(Data for the task)

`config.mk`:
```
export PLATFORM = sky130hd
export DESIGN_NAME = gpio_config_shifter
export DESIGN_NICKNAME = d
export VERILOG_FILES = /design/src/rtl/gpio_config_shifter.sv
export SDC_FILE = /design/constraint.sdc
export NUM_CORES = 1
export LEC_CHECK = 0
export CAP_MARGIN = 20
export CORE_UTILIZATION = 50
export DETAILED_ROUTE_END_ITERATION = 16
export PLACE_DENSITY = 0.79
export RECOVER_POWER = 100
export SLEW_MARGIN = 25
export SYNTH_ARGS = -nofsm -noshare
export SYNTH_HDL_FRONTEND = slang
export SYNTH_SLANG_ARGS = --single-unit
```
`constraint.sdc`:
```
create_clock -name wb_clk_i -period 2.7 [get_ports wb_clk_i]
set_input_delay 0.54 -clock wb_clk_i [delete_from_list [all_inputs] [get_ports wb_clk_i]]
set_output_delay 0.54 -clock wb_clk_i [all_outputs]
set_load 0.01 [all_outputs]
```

(End Data for the task)
(Data for the task)

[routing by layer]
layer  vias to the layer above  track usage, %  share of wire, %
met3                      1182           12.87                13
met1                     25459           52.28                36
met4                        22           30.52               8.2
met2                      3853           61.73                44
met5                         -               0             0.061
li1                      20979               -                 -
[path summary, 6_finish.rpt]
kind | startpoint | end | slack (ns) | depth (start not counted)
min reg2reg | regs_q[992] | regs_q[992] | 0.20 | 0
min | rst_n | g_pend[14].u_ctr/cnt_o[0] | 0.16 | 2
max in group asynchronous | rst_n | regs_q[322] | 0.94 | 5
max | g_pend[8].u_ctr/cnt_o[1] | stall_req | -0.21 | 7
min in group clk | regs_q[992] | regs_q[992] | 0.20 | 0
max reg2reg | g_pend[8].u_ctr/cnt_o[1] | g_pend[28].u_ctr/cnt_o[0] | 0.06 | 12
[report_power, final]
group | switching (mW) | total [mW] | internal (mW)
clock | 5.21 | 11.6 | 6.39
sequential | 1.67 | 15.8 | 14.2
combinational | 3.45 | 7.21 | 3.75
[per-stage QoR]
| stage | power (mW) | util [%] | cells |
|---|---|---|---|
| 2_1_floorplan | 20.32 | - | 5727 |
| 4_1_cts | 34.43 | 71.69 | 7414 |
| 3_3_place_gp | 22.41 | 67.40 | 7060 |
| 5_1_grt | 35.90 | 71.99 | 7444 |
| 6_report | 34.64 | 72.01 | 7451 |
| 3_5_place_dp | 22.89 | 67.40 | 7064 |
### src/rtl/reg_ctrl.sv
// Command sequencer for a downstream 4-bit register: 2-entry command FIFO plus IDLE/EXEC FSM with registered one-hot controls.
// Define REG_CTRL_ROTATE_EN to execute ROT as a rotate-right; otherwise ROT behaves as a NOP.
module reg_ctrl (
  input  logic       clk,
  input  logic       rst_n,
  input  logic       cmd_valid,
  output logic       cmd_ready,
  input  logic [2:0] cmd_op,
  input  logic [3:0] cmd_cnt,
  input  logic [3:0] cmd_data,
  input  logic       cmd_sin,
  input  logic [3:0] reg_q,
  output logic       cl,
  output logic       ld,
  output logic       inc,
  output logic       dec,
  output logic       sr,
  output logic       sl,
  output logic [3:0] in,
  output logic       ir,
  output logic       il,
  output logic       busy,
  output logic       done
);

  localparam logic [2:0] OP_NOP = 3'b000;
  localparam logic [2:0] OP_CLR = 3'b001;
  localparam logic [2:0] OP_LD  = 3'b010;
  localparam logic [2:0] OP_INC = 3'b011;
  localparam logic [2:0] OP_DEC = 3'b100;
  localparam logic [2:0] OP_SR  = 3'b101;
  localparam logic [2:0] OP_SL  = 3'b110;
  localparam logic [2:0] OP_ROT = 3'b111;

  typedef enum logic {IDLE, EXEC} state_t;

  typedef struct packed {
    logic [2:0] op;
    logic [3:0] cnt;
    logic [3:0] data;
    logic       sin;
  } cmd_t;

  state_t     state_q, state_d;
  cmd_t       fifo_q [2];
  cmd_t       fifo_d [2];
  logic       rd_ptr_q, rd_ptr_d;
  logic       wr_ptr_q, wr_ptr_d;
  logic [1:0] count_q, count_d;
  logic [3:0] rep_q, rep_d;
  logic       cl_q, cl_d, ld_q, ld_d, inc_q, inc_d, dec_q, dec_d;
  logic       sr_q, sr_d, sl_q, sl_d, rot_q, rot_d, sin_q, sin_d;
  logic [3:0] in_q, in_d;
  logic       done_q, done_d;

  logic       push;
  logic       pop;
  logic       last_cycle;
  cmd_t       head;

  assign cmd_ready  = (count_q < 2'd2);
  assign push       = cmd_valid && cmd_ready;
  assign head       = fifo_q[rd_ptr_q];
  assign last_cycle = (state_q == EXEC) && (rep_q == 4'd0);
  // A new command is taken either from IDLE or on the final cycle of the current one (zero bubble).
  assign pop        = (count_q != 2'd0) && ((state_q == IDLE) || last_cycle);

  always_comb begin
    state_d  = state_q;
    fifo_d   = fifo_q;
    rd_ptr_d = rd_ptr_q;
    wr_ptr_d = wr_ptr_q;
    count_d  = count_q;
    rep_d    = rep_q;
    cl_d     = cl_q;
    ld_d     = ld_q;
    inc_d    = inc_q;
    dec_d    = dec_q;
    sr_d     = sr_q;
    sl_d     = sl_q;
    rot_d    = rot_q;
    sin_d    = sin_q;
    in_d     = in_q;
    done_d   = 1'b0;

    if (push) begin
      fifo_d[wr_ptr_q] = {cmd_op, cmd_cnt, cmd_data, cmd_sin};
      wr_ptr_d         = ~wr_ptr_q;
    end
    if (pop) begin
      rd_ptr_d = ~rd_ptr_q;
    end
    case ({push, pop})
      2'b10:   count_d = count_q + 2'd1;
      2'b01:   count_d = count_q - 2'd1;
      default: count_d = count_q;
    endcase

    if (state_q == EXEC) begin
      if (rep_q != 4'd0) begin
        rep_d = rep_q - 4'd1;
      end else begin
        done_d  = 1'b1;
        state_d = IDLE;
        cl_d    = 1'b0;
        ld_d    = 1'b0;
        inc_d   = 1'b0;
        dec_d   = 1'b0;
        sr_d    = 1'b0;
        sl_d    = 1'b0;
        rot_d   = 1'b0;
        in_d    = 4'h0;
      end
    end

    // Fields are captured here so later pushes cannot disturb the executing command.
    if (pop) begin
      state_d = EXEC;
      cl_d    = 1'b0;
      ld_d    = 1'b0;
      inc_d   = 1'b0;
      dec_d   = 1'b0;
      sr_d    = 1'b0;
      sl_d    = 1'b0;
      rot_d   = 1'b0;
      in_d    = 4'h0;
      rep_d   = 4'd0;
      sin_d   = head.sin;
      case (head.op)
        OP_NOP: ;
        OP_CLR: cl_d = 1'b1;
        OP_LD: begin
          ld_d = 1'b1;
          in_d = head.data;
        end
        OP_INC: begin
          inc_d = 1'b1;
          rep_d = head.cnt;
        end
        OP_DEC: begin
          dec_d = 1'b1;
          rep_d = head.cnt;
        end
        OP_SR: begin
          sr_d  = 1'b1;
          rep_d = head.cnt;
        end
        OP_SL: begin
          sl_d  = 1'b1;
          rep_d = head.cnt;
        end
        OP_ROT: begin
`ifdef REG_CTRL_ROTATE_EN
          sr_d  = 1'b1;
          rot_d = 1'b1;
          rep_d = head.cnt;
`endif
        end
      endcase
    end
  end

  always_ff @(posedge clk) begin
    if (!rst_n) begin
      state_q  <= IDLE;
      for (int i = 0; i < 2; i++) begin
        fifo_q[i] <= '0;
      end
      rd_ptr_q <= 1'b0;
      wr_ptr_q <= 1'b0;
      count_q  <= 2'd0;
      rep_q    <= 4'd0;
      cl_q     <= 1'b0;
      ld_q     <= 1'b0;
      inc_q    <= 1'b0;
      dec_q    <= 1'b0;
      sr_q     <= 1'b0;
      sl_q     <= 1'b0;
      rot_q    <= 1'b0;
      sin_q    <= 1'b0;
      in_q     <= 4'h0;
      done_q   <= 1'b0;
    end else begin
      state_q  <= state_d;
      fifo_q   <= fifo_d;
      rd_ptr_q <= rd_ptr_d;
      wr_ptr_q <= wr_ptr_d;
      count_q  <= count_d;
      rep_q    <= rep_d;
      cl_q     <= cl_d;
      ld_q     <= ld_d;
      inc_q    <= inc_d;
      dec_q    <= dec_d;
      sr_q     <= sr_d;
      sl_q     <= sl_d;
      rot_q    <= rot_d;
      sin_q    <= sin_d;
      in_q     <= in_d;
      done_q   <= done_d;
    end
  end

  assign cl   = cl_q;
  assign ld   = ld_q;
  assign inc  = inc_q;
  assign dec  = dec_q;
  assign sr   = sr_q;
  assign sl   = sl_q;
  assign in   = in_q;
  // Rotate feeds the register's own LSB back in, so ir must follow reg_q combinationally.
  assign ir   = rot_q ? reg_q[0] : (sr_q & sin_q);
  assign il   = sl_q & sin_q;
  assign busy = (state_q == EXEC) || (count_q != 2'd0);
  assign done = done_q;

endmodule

(End Data for the task)

Looking at the entries above, can you reproduce exactly the lines from the one that holds "max reg2reg |" through the one that holds "72.01 | 7451 |", and only those?

max reg2reg | g_pend[8].u_ctr/cnt_o[1] | g_pend[28].u_ctr/cnt_o[0] | 0.06 | 12
[report_power, final]
group | switching (mW) | total [mW] | internal (mW)
clock | 5.21 | 11.6 | 6.39
sequential | 1.67 | 15.8 | 14.2
combinational | 3.45 | 7.21 | 3.75
[per-stage QoR]
| stage | power (mW) | util [%] | cells |
|---|---|---|---|
| 2_1_floorplan | 20.32 | - | 5727 |
| 4_1_cts | 34.43 | 71.69 | 7414 |
| 3_3_place_gp | 22.41 | 67.40 | 7060 |
| 5_1_grt | 35.90 | 71.99 | 7444 |
| 6_report | 34.64 | 72.01 | 7451 |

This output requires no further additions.